Lena Lotta Sticken
Adv. Artif. Intell. Mach. Learn., XX (XX):-
1. Lena Lotta Sticken: University of Sopron, Alexandre Lamfalussy Faculty of Economics, István Széchenyi Economics and Management Doctoral School, Sopron, Hungary
DOI: 10.54364/AAIML.2026.62300
Article History: Received on: 01-Feb-26, Accepted on: 01-Apr-26, Published on: 07-May-26
Corresponding Author: Lena Lotta Sticken
Email: lenasticken@yahoo.de
Citation: Safaâ Houna and Lena Lotta Sticken. AI-Enabled Nudges in Executive Innovation Decision-Making: A Systematic Review and Research Agenda. Advances in Artificial Intelligence and Machine Learning.2026. (Ahead of Print) https://dx.doi.org/10.54364/AAIML.2026.62300
Behavioural interventions as well as Artificial Intelligence (AI)-enabled decision-support
systems are increasingly shaping executive decision-making within innovation contexts. A
growing number of studies on Nudge Theory, behavioural economics, and digital decision
architecture have been produced; however, many remain unsystematic and disproportionately
focus on operational/individual-level applications. Therefore, there is relatively little empirical
evidence to support how AI-enabled nudges affect the executive-level strategic decision-
making process regarding innovation investment decisions. Furthermore, the existing body of
literature fails to demonstrate any theoretical linkages between Nudge Theory, Construal
Theory, and Upper Echelons Theory. The results of this study highlight three specific areas
where there is a lack of empirical research within the literature: 1) there are very few empirical
studies investigating the use of AI-enabled nudges by Chief Executive Officers (CEOs) and at
the C-level; 2) there is a lack of theoretical relationships between Nudge Theory, Construal
Theory, and Upper Echelons Theory; and 3) core mechanisms for executive strategic decision-
making (i.e., uncertainty reduction, psychological distancing and bias mitigation) are not
adequately conceptualised or operationalised when investigating innovation decision-making.

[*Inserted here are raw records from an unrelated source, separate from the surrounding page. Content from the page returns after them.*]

This design comes from an exercise in tuning for small area on the open sky130 flow, not from production work. Function was checked by simulation only, so behaviour that the tests miss may differ from the original. Power figures rest on the tool's default switching activity, not on a simulated workload.

Setup of build 93:
// top
module top #(
  parameter STARTUP_WAIT = 32'd2000,
  parameter FRAME_WAIT = 32'd4500,
  parameter JUMP_DURATION = 32'd950000
)(
  input clk,
  input rst,
  input btn1,
  output io_sclk,
  output io_sdin,
  output io_cs,
  output io_dc,
  output io_reset
);
  wire jumpOffset;
  jump_controller #(
    .JUMP_DURATION(JUMP_DURATION)
  ) jump_inst (
    .clk(clk),
    .rst(rst),
    .btn1(btn1),
    .jumpOffset(jumpOffset)
  );
  screen_driver #(
    .STARTUP_WAIT(STARTUP_WAIT),
    .FRAME_WAIT(FRAME_WAIT)
  ) driver (
    .clk(clk),
    .rst(rst),
    .jumpOffset(jumpOffset),
    .io_sclk(io_sclk),
    .io_sdin(io_sdin),
    .io_cs(io_cs),
    .io_dc(io_dc),
    .io_reset(io_reset)
  );
endmodule
Size in the first run: ~390 cells after synthesis.
Settings: LEC_CHECK=0, CAP_MARGIN=20, CORE_MARGIN=2, CORE_UTILIZATION=70, SLEW_MARGIN=20; clock period 5.0 ns.
standard.sh (not shown) runs the stock make flow with config.mk's settings and CLKGATE_MAP_FILE= SYNTH_SCRIPT=/design/flow/synth_recipe.tcl, a recipe that flattens the netlist after the stock synthesis.
==> flow/flow/run.sh <==
#!/bin/bash
# Own layout flow: the standard flow, except that after the standard
# synthesis the combinational logic is mapped again by ABC with an
# area-oriented script (the standard synthesis maps for speed). Registers,
# their names and cell types are left exactly as the standard synthesis made
# them. Each tool's output goes to a log file of its own in this folder.
set -euo pipefail

WORK=$(pwd)
FLOWDIR=$WORK/flow
RES=$WORK/orfs/results/$FLOW_PLATFORM/top/base
LIB=$FLOW_HOME/platforms/$FLOW_PLATFORM/lib/sky130_fd_sc_hd__tt_025C_1v80.lib
YOSYS=$(command -v yosys || echo "$FLOW_HOME/../tools/install/yosys/bin/yosys")

# 1. the standard synthesis, unchanged.
bash standard.sh synth > "$WORK/log_1_standard_synth.log" 2>&1
cp "$RES/1_2_yosys.v" "$WORK/standard_1_2_yosys.v"

# 2. Map the combinational logic again for area. Flip-flop cells are kept
#    as black boxes, so their instances stay as they are.
DONT_USE=""
for c in $(grep -o 'sky130_fd_sc_hd__\(lpflow\|probe\)[a-z0-9_]*' "$LIB" | sort -u); do
  DONT_USE="$DONT_USE -dont_use $c"
done
cat > "$WORK/remap.ys" <<EOS
read_liberty -ignore_miss_func $LIB
blackbox sky130_fd_sc_hd__df* sky130_fd_sc_hd__edf* sky130_fd_sc_hd__sdf* sky130_fd_sc_hd__sedf* sky130_fd_sc_hd__dl* sky130_fd_sc_hd__sdl*
read_verilog $WORK/standard_1_2_yosys.v
hierarchy -check -top $FLOW_TOP
flatten
opt -purge
abc -liberty $LIB $DONT_USE -script $FLOWDIR/area.abc
opt_clean -purge
hilomap -singleton -hicell sky130_fd_sc_hd__conb_1 HI -locell sky130_fd_sc_hd__conb_1 LO
splitnets
opt_clean -purge
tee -o $WORK/remap_stat.txt stat -liberty $LIB
write_verilog -noattr -nohex -nodec $WORK/remapped_1_2_yosys.v
EOS
"$YOSYS" -s "$WORK/remap.ys" > "$WORK/log_2_remap.log" 2>&1

# Use the remapped netlist only if it keeps every flip-flop instance.
n_std=$(grep -c 'sky130_fd_sc_hd__\(df\|edf\|sdf\|sedf\)' "$WORK/standard_1_2_yosys.v" || true)
n_new=$(grep -c 'sky130_fd_sc_hd__\(df\|edf\|sdf\|sedf\)' "$WORK/remapped_1_2_yosys.v" || true)
if [[ "$n_std" == "$n_new" ]]; then
  cp "$WORK/remapped_1_2_yosys.v" "$RES/1_2_yosys.v"
  touch "$RES/1_2_yosys.v"
else
  echo "remap changed the flip-flops ($n_std -> $n_new); keeping the standard netlist" >> "$WORK/log_2_remap.log"
fi

# 3. The rest of the standard flow, from the netlist on. Every port still
#    gets a buffer, but the smallest one; the clock tree uses small buffers
#    and no dummy loads.
bash standard.sh \
  "BUFFER_PORTS_ARGS=-buffer_cell sky130_fd_sc_hd__buf_1" \
  "CTS_ARGS=-sink_clustering_enable -repair_clock_nets -dont_use_dummy_load -buf_list sky130_fd_sc_hd__clkbuf_16 -root_buf sky130_fd_sc_hd__clkbuf_16 -sink_clustering_size 60 -sink_clustering_max_diameter 300" \
  finish > "$WORK/log_3_standard_layout.log" 2>&1
Other scripts of this flow, unchanged in this note and not shown: flow/flow/area.abc
Build 93 finished end to end and its layout was clean on timing, DRC and antenna.
> inputs changed (build 93 -> trial 44)
diff --git a/flow/flow/run.sh b/flow/flow/run.sh
--- a/flow/flow/run.sh
+++ b/flow/flow/run.sh
@@ -57 +57 @@
-  "CTS_ARGS=-sink_clustering_enable -repair_clock_nets -dont_use_dummy_load -buf_list sky130_fd_sc_hd__clkbuf_16 -root_buf sky130_fd_sc_hd__clkbuf_16 -sink_clustering_size 60 -sink_clustering_max_diameter 300" \
+  "CTS_ARGS=-sink_clustering_enable -repair_clock_nets -dont_use_dummy_load -buf_list {sky130_fd_sc_hd__clkbuf_2 sky130_fd_sc_hd__clkbuf_4 sky130_fd_sc_hd__clkbuf_8}" \
==> run notes <==
- Area growth from synthesis to layout down 2.1 points in trial 44 wrt build 93
- Cell internal power dissipation delta for trial 44 relative to build 93: 0.000087 W lower
- Number of vias per cell after detailed routing: trial 44 < build 93
- Diff build 93 -> trial 44 | design area | decrease of 1.9%
- When the final numbers for build 93 and trial 44 were put side by side, the sequential share of layout area turned out to be smaller in build 93.
- In trial 44, the fill cell instance count of the final layout came out 11 above the value in build 93.

## what the ideal ports hide
Ports are ideal in the flow. The routed layouts listed here were re-timed in OpenROAD.
Step 1, drivers: a clkbuf_16 drives clk and a buf_2 each remaining input, both assumed.
Step 2 times the ports against the registers' clock, not the clock port: input delays grow and output delays shrink by t, the midpoint of the rising clock arrivals with the driver on.
Slacks: ideal / step 1 / step 2; pairs: ideal / step 1.
| run | t (ns) | setup WS [ns] | worst setup path after step 2 | clock arrival spread, ns |
|---|---|---|---|---|
| build 93 | 0.317 | 1.819 / 1.788 / 2.008 | register to register | 0.013 / 0.013 |
| trial 44 | 0.333 | 1.805 / 1.775 / 2.081 | register to register | 0.021 / 0.021 |
After both steps every run listed still meets setup and hold.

The findings from the systematic literature review provided a systematised view of AI-enabled
nudges functions as decision-support architectures that instantiate executive cognition,
organisational processes and strategic evaluation at the executive level. This research sets out a
systematic future research agenda that defines key mechanisms, ethical issues and boundary
conditions to support future empirical investigations. Overall, findings provided through this
research show that AI-enhanced nudges offer a theoretical basis by which informed and
transparent innovation decisions can continue to be made at the executive level and therefore
support firms’ ability to be innovative over the long-term.